Success in Multicloud: Processes for High Availability

Success in Multicloud: Processes for High Availability

You Are Already Multicloud; How’s it Going?

In point of fact, most organizations have been trivially multicloud for years. After all, about 97% have been using multiple SaaS providers for years. More recently, a majority – two-thirds, in Nemertes 2019-2020 Cloud and Cybersecurity Research Study – have come to use IaaS and PaaS to deliver services in production. What’s newly true this year is, the average organization now puts more than half of its IT workloads in external clouds. In fact, only 40% of workloads, on average, remain in the data center.

Multicloud = Multicomplicated

IT struggles to cleanly, seamlessly integrate external cloud services into their environment. They have to adjust policies, strategies, and roadmaps, job descriptions and team structures, and many processes. They also must adapt their monitoring and management toolset to show how their external cloud workloads are performing. And as importantly, they need tools and skills and processes to help them speedily resolve issues with the workloads they run in IaaS and PaaS. Restoring normal service delivery after an incident is a key metric for judging the organization’s success in its multicloud.

Mean Time to Normal: Cloud Success Metric

Incidents that affect availability are nearly inevitable. IT needs to be able to restore normal service fast when they happen. This is a two part process: figuring out what has gone wrong, and remedying the problem to restore normal service delivery.

In our study, we collected data on MTTI (mean time to identify a service problem) and MTTR (mean time to restore services once a problem is identified). From these we calculated participants’ MTTN – mean time to normal service delivery. We took this as the best metric for judging their success in delivering services from cloud. And we saw that the top third of organizations are nearly 100 times faster than the bottom two-thirds. They restore service in 29 minutes vs more than 2600 minutes. Though they have more incidents, they are so much faster resolving them that overall they have much higher availability.

Two Big Steps to Help Improve MTTN

While we saw a broad range of technologies, positions, and practices that are associated with improvements in MTTN, today I want to focus on two processes.

Build a Workload Placement Process (WPP)

A WPP allows IT to make consistent, careful decisions about where to place each workload: DC, IaaS, PaaS, or SaaS. It is a multifaceted consideration encompassing performance needs, availability needs, audience location, risk factors, compliance requirements, staff skillsets and loading, and more.  Those that have and use a WPP to decide what goes into the cloud have a 42% lower MTTN than those that do not.

Build a Cloud Workload On-boarding Process (CWOP)

A CWOP brings consistency to the process of bringing a new or migrating workload on-line in the cloud. It focuses on making sure IT understands the stakeholders involved, and the contextual requirements of the job.

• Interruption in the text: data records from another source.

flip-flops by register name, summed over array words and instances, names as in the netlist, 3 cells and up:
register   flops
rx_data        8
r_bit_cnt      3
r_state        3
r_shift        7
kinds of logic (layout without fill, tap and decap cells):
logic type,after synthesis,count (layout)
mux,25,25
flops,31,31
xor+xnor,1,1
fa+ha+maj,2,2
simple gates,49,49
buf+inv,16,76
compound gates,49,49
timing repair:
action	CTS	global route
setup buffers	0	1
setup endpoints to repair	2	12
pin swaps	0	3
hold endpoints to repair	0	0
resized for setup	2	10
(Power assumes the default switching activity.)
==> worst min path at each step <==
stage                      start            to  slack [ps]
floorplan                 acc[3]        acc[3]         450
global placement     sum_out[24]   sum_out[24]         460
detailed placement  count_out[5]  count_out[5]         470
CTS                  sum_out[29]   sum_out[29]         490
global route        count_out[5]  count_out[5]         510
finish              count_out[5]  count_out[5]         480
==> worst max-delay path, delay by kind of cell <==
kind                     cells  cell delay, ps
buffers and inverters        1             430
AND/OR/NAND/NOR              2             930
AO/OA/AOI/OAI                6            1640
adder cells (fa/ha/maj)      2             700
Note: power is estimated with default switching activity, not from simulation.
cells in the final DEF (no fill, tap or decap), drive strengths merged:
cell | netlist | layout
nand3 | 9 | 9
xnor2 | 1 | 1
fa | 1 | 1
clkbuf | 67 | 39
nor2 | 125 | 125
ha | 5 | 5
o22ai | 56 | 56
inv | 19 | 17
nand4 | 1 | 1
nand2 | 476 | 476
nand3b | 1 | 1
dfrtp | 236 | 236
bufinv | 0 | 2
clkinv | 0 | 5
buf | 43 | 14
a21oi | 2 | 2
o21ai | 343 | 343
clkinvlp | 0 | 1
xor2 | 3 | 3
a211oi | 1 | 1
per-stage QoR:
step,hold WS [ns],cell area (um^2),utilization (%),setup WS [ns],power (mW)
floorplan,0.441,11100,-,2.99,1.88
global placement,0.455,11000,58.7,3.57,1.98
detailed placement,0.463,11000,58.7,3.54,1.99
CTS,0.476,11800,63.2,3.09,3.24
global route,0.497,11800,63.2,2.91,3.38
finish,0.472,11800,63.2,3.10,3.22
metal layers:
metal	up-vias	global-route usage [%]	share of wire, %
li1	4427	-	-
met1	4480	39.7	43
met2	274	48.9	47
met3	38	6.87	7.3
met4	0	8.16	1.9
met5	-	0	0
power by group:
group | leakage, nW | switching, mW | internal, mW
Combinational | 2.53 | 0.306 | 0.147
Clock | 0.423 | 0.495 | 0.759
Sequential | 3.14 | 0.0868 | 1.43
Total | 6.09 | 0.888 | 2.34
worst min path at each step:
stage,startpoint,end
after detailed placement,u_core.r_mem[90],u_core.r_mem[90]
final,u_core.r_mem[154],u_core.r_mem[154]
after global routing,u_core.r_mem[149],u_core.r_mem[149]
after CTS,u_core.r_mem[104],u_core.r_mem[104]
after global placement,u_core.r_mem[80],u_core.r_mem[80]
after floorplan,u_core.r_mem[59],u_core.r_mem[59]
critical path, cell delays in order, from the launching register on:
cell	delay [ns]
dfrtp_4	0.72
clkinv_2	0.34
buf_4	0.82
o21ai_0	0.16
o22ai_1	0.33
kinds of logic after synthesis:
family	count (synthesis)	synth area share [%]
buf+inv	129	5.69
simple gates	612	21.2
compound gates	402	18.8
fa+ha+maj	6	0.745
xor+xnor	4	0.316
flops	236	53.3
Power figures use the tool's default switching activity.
[src/rtl/s386_out_logger.sv]
// s386_out_logger
// Capture stage for the s386 controller outputs. The 7-bit vector is sampled
// every clock. A timestamped record {ts, vector} is queued whenever the vector
// changes, or unconditionally on the first enabled cycle as a baseline marker.
// A consumer drains the queue over a valid/ready handshake. A record that finds
// the queue full, with no pop in the same cycle, is dropped and counted.
//
// Ports
//   CK         clock, all state updates on the rising edge
//   RST        synchronous active-high reset
//   en         logging enable; no records are pushed while low
//   in_vec     controller outputs, bit 6 = v13_D_12 ... bit 0 = v13_D_6
//   out_ready  consumer accepts the head record this cycle
//   clr_ovf    clears overflow and drop_cnt
//   out_valid  queue non-empty, head record on out_data
//   out_data   head record {timestamp, vector}, vector in bits [6:0]
//   level      current queue occupancy
//   overflow   sticky flag, set when a record is dropped
//   drop_cnt   saturating count of dropped records
module s386_out_logger #(
  parameter int DEPTH = 8,
  parameter int TS_W  = 16
) (
  input  logic                     CK,
  input  logic                     RST,
  input  logic                     en,
  input  logic [6:0]               in_vec,
  input  logic                     out_ready,
  input  logic                     clr_ovf,
  output logic                     out_valid,
  output logic [TS_W+6:0]          out_data,
  output logic [$clog2(DEPTH):0]   level,
  output logic                     overflow,
  output logic [7:0]               drop_cnt
);

  localparam int AW = $clog2(DEPTH);
  localparam int RW = TS_W + 7;

  logic [6:0]    prev;
  logic          armed;
  logic [TS_W-1:0] ts;
  logic [AW-1:0] wr_ptr;
  logic [AW-1:0] rd_ptr;
  logic [RW-1:0] mem [DEPTH];

  logic want_push;
  logic do_pop;
  logic do_push;
  logic drop;
  logic full;

  // A disarmed logger (after reset or while en is low) forces a baseline record.
  assign want_push = en && (!armed || (in_vec != prev));
  assign full      = (level == (AW+1)'(DEPTH));
  assign out_valid = (level != '0);
  assign do_pop    = out_valid && out_ready;
  // A pop in the same edge frees the slot, so a full queue still accepts.
  assign do_push   = want_push && (!full || do_pop);
  assign drop      = want_push && full && !do_pop;
  assign out_data  = mem[rd_ptr];

  // NOTE: sequential state uses non-blocking assignments so every register
  // samples the pre-edge values of the others, whatever the statement order.
  always_ff @(posedge CK) begin
    if (RST) begin
      prev     <= '0;
      armed    <= 1'b0;
      ts       <= '0;
      wr_ptr   <= '0;
      rd_ptr   <= '0;
      level    <= '0;
      overflow <= 1'b0;
      drop_cnt <= '0;
    end else begin
      prev  <= in_vec;
      armed <= en;
      ts    <= ts + 1'b1;

      if (do_push) wr_ptr <= wr_ptr + 1'b1;
      if (do_pop)  rd_ptr <= rd_ptr + 1'b1;

      case ({do_push, do_pop})
        2'b10:   level <= level + 1'b1;
        2'b01:   level <= level - 1'b1;
        default: level <= level;
      endcase

      // A drop in the same edge as a clear wins; the clear is then applied
      // before counting, leaving exactly one drop on record.
      if (drop) begin
        overflow <= 1'b1;
        if (clr_ovf)               drop_cnt <= 8'd1;
        else if (drop_cnt != 8'hFF) drop_cnt <= drop_cnt + 8'd1;
      end else if (clr_ovf) begin
        overflow <= 1'b0;
        drop_cnt <= '0;
      end
    end
  end

  // NOTE: the storage array is deliberately left out of reset; validity is
  // tracked by the pointers and level, so stale contents are never observed.
  always_ff @(posedge CK) begin
    if (!RST && do_push) mem[wr_ptr] <= {ts, in_vec};
  end

endmodule

[config.mk]
export PLATFORM = sky130hd
export DESIGN_NAME = s386_out_logger
export DESIGN_NICKNAME = d
export VERILOG_FILES = /design/src/rtl/s386_out_logger.sv
export SDC_FILE = /design/constraint.sdc
export NUM_CORES = 1
export LEC_CHECK = 0
export CAP_MARGIN = 15
export CORE_MARGIN = 3
export CORE_UTILIZATION = 26
export DETAILED_ROUTE_END_ITERATION = 8
export GPL_ROUTABILITY_DRIVEN = 0
export PLACE_DENSITY = 0.38
export SLEW_MARGIN = 0
export SYNTH_ARGS = -nofsm -noshare
export SYNTH_HDL_FRONTEND = slang
export SYNTH_SLANG_ARGS = --single-unit
[constraint.sdc]
create_clock -name CK -period 11 [get_ports CK]
set_input_delay 1.65 -clock CK [delete_from_list [all_inputs] [get_ports CK]]
set_output_delay 1.65 -clock CK [all_outputs]
set_load 0.01 [all_outputs]
# Word level (Yosys, flattened, before mapping)
# Memories as Yosys holds them, arrays and structs flattened. A register that Yosys moved wholly into a read port is not among the register bits.
# Cells that the tools add are included.
[word_totals] latchBits=0 input_bits=12 ff_bits=43 mem_bits_rw=184 romBits=0 out_inout_bits=37 word_cells=48 memories=1
[classes] reduce_logical=17 bitwise_logic=0 eq_ne=5 n_mul=0 magnitude_cmp=0 n_addsub=6 shifts=0 div=0 n_mux=11
[mem_list] name="mem" words=8 word_bits=23 rd=1 rd_ports_with_merged_regs=1 write_ports=1 line="45" source="logic [RW-1:0] mem [DEPTH];"
[ops] cell="$mux 8" count=4
[ops] cell="$add 16x1->16 const B" count=1
[ops] cell="$add 8x1->8 const B" count=1
[ops] cell="$ne 8x8->1 const B" count=1
[ops] cell="$pmux 4 s2" count=1
[ops] cell="$ne 7x7->1" count=1
[ops] cell="$add 3x1->3 const B" count=2
[ops] cell="$logic_and 1x1->1" count=6
[ops] cell="$mux 3" count=2
[ops] cell="$reduce_bool 2->1" count=3
[ops] cell="$add 4x1->4 const B" count=1
[ops] cell="$eq 4x4->1 const B" count=1
[ops] cell="$logic_not 1->1" count=4
[ops] cell="$mux 1" count=4
[ops] cell="$reduce_bool 4->1" count=1
[ops] cell="$sub 4x1->4 const B" count=1
[ops] cell="$eq 2x1->1 const B" count=1
[ops] cell="$eq 2x2->1 const B" count=1
[ops] cell="$logic_or 1x1->1" count=2
[ops] cell="$reduce_and 2->1" count=1

# Depth between registers and ports, before layout
[depth] depth_word=7 depth_mapped=10 mapped_depth_nobuf=10

# Least setup slack after synthesis
# OpenSTA, ideal clock, no wires.
[synth_path] path_type="in2reg" from="in in_vec[5]" to="mem mem[4][0] (netlist name) (enable)" setup_time_ns=0.470 path_buffers=1 cell_stages=7 required_ns=10.530 arrival_time_ns=4.897 setup_slack_ns=5.633 path_cell_list="xnor2_1 > nand4_1 > o21a_2 > and2_1 > buf_2 > nand2b_1 > nor4b_1"
[synth_via] elab_chain_cells=7
[synth_lines] item="start, declared" line="27" source="input logic [6:0] in_vec,"
[synth_lines] item="$ne 7x7->1" line="54" source="assign want_push = en && (!armed || (in_vec != prev));"
[synth_lines] item="$logic_or 1x1->1" line="54"
[synth_lines] item="$logic_and 1x1->1" line="54"
[synth_lines] item="$logic_and 1x1->1" line="59" source="assign do_push = want_push && (!full || do_pop);"
[synth_lines] item="$logic_and 1x1->1" line="105" source="if (!RST && do_push) mem[wr_ptr] <= {ts, in_vec};"
[synth_lines] item="$mux 1" line="105"
[synth_lines] item="$mux 1 (not written as such)" line="105"
[synth_lines] item="end, declared" line="45"
# No other way between the ends.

Many of these will have been captured in the course of working through the WPP, and are now used to ensure smooth launch and operations. Those that have and use a CWOP to bring consistency to how things move into the cloud have a 35% lower MTTN than those that do not.

Knowing It is Half the Battle

These processes make for improved MTTN because they ensure that IT understands the work it is putting in the cloud. When IT knows more about the workloads, it is easier for staff to find and fix problems.  Tools and staff also play a big role in ensuring success, but tying them together with solid processes is an indispensable step on the road to multicloud success.